▸ REQUIREMENT: Using the records provided below, locate and copy each line that contains the word "signed".

▸ DATA EXCERPTS:
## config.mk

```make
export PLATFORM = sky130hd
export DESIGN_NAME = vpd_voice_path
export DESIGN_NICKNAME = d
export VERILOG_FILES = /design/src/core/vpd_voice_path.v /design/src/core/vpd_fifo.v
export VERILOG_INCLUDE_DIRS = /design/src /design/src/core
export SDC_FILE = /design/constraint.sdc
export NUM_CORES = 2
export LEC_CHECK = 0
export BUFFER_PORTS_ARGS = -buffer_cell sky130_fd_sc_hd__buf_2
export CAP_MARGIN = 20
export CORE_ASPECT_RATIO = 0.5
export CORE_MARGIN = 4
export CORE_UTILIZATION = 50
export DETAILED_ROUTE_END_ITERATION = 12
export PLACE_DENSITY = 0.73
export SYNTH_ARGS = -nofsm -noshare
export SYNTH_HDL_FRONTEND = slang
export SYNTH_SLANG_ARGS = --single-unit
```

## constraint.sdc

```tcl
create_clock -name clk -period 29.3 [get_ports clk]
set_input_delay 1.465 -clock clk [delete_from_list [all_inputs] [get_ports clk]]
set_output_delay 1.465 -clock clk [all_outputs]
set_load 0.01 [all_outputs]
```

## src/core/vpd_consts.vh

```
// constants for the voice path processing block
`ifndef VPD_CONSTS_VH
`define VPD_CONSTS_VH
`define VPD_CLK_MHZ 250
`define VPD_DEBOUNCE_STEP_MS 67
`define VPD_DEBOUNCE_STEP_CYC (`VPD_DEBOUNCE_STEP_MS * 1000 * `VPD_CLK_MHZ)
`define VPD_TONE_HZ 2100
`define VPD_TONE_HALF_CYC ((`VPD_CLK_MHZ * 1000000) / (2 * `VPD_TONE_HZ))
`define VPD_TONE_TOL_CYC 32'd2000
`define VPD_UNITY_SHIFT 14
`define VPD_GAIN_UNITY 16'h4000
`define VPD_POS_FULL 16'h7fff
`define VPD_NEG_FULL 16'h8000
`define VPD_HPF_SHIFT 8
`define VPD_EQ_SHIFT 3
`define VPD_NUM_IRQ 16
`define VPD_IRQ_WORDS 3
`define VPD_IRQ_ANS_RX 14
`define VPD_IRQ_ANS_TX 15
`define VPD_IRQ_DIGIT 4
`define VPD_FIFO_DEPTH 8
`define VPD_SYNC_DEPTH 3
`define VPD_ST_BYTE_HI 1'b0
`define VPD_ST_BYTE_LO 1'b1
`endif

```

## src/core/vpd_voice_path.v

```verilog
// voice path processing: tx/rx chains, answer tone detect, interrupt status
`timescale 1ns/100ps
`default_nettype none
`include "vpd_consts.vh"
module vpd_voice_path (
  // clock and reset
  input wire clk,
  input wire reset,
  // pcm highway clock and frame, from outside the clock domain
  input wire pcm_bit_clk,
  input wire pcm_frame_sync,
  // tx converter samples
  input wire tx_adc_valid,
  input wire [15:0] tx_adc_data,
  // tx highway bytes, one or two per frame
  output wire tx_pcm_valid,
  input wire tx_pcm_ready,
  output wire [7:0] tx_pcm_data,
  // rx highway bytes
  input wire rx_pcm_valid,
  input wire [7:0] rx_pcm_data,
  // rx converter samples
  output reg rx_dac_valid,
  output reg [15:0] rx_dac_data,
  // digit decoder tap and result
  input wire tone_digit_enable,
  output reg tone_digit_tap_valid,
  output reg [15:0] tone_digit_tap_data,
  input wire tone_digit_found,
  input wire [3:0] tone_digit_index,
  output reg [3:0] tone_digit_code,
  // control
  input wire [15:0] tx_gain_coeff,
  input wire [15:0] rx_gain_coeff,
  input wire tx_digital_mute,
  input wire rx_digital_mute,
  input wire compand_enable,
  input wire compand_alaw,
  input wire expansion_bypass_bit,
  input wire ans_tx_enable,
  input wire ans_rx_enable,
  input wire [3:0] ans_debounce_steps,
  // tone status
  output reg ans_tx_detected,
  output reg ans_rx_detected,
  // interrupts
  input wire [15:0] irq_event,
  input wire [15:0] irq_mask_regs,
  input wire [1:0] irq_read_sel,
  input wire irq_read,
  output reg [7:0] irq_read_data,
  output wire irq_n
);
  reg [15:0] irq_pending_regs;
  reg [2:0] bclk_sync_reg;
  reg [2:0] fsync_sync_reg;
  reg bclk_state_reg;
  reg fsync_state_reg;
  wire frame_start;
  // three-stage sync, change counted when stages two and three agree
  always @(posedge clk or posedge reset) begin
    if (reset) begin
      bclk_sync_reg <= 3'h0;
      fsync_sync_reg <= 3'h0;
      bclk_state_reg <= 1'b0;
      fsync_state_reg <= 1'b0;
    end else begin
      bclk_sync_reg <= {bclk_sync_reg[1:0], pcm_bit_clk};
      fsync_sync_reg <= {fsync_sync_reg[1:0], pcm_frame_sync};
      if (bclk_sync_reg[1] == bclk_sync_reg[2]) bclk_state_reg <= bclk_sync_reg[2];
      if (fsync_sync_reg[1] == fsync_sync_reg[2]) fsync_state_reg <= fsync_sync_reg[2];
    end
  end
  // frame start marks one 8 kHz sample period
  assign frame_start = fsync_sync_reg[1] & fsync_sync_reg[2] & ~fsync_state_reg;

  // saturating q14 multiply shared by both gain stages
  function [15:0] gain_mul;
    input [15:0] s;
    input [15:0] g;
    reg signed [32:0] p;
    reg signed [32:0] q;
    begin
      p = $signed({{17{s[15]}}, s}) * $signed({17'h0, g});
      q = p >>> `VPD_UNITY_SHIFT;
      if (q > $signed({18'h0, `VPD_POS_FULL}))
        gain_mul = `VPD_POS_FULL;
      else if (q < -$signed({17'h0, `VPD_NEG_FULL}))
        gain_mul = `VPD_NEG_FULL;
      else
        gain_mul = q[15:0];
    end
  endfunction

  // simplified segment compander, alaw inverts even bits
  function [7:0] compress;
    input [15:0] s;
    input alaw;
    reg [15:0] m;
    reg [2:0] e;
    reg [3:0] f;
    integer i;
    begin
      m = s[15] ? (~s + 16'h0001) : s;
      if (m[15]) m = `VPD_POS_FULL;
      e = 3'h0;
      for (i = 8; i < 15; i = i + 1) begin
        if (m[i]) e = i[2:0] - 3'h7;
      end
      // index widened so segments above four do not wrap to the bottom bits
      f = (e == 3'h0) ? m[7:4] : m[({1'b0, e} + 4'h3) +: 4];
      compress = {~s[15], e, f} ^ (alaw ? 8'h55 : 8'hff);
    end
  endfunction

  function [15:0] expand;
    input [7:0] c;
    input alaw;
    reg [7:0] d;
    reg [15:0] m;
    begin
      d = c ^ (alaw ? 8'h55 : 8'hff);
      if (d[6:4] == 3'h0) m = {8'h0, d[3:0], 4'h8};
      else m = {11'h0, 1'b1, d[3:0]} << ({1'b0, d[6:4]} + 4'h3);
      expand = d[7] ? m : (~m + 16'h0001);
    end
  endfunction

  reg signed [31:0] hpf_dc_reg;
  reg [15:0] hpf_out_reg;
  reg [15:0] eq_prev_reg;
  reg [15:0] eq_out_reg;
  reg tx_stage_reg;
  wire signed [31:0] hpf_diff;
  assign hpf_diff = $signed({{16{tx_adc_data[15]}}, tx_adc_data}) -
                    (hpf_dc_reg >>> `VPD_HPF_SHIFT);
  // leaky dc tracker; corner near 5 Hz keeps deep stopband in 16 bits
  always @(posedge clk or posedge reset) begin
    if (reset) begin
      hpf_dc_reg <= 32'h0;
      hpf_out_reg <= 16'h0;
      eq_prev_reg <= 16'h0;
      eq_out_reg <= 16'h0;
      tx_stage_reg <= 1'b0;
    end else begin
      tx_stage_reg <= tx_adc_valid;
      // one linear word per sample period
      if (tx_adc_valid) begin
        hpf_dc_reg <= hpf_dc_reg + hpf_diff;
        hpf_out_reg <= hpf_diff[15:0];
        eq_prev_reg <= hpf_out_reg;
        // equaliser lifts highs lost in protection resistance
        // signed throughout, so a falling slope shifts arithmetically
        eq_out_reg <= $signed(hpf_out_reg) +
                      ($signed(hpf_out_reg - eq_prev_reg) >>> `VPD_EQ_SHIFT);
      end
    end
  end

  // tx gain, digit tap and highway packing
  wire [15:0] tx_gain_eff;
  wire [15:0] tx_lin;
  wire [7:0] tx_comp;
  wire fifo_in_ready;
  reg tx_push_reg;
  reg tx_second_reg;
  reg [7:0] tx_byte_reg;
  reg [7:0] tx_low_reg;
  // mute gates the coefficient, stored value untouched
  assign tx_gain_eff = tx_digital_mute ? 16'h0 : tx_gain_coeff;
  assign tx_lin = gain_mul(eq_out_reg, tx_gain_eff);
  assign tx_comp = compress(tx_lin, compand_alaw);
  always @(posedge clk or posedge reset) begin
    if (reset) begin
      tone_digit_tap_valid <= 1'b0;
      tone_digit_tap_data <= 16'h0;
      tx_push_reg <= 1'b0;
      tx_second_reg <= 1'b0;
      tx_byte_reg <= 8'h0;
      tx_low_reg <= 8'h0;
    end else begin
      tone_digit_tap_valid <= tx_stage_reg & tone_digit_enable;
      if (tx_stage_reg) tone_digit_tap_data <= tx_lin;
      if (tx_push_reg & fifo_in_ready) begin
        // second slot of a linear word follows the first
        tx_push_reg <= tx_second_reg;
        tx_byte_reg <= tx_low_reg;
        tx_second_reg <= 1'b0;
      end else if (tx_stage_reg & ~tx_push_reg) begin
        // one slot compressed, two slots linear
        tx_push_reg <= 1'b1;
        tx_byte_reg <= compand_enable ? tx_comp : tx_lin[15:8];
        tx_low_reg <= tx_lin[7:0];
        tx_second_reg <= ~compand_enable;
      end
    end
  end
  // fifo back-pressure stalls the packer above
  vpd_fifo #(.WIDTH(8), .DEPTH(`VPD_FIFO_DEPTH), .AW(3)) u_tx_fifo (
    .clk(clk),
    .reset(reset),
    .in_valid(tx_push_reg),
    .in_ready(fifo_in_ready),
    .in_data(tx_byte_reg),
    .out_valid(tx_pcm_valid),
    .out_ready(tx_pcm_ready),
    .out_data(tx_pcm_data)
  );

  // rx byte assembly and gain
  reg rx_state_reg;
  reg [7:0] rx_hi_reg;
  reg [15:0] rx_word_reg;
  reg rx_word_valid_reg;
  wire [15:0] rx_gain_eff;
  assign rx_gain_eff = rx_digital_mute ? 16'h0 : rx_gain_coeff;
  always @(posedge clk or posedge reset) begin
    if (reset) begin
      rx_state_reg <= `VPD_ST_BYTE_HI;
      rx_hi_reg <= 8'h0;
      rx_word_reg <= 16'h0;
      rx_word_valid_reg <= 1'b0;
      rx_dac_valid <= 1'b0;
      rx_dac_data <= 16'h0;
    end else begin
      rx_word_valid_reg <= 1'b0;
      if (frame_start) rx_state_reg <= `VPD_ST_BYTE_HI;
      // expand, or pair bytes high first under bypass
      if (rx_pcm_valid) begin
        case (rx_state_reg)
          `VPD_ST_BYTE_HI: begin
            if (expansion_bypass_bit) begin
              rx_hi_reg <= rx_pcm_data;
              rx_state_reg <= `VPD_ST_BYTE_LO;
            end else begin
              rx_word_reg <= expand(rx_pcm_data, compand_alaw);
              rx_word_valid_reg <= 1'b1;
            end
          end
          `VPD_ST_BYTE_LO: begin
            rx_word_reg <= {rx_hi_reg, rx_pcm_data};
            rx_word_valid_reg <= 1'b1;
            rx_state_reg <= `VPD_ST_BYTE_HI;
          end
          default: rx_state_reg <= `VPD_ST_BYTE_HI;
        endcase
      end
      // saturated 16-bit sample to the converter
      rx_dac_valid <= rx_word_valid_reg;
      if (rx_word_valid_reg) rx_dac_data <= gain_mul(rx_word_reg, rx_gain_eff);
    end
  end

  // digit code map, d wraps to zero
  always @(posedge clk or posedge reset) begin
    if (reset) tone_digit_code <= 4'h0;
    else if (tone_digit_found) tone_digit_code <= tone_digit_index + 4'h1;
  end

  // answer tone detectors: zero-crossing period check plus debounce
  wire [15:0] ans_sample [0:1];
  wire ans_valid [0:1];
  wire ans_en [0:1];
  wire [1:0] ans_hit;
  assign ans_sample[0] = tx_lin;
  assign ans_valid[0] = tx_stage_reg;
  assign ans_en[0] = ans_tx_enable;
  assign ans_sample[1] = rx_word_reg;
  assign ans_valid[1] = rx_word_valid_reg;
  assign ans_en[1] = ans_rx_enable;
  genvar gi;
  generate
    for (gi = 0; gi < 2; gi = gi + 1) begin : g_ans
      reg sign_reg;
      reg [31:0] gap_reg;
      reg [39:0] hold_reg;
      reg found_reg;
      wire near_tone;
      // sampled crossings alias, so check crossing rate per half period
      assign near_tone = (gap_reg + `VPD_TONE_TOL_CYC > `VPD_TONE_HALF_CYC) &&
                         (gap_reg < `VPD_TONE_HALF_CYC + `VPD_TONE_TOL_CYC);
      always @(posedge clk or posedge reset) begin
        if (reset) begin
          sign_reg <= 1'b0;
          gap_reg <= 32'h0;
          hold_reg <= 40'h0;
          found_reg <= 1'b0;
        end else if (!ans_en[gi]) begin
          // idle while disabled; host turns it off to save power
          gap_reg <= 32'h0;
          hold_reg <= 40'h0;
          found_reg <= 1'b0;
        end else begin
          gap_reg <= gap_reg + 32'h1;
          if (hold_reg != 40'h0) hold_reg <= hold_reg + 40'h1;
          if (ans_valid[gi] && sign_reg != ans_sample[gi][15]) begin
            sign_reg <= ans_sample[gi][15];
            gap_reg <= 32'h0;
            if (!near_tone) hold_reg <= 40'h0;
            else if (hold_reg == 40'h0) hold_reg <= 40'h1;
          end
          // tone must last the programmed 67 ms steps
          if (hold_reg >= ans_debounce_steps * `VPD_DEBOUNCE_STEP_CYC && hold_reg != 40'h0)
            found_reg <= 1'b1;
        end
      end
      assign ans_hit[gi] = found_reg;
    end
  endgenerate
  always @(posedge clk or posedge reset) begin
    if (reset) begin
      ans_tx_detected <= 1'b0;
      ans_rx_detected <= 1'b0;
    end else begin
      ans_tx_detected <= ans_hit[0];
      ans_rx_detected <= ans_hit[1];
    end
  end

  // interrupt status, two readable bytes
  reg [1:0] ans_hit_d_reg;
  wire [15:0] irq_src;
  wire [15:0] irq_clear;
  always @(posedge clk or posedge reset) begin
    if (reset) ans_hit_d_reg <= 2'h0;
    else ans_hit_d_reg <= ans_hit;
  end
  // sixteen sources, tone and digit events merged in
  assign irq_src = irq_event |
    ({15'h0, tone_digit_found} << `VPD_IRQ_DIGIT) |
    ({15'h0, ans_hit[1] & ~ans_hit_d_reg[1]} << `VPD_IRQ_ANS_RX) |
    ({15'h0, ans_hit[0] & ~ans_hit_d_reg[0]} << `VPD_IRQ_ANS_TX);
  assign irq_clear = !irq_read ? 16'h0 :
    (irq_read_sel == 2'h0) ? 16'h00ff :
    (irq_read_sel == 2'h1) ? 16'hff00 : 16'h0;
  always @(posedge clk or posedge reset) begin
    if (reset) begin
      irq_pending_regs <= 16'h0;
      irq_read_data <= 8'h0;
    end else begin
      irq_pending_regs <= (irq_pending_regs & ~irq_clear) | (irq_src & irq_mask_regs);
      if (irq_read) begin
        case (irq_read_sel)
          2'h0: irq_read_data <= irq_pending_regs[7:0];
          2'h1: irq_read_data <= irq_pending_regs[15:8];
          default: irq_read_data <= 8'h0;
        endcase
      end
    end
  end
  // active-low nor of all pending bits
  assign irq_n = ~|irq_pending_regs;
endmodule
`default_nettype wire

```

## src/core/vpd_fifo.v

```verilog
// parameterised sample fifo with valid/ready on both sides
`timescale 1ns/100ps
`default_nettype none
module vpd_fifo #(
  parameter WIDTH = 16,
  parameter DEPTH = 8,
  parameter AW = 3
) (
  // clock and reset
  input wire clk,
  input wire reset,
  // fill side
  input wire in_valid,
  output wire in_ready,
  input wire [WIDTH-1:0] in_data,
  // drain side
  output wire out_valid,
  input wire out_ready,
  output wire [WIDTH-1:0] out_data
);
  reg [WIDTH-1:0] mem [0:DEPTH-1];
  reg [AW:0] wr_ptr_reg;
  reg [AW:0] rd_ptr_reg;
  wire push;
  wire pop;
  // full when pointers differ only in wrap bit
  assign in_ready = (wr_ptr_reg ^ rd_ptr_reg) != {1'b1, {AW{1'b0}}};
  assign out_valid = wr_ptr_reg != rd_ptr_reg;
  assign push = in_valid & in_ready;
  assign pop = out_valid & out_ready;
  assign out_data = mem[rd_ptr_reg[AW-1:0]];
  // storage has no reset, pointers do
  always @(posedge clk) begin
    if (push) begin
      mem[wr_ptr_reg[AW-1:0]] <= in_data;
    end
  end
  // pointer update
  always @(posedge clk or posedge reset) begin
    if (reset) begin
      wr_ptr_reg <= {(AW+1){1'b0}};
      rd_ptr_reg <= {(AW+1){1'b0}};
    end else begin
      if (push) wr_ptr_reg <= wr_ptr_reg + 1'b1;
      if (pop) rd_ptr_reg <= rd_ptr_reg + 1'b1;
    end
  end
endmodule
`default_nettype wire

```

▸ TASK OUTPUT:
    reg signed [32:0] p;
    reg signed [32:0] q;
      p = $signed({{17{s[15]}}, s}) * $signed({17'h0, g});
      if (q > $signed({18'h0, `VPD_POS_FULL}))
      else if (q < -$signed({17'h0, `VPD_NEG_FULL}))
  reg signed [31:0] hpf_dc_reg;
  wire signed [31:0] hpf_diff;
  assign hpf_diff = $signed({{16{tx_adc_data[15]}}, tx_adc_data}) -
        // signed throughout, so a falling slope shifts arithmetically
        eq_out_reg <= $signed(hpf_out_reg) +
                      ($signed(hpf_out_reg - eq_prev_reg) >>> `VPD_EQ_SHIFT);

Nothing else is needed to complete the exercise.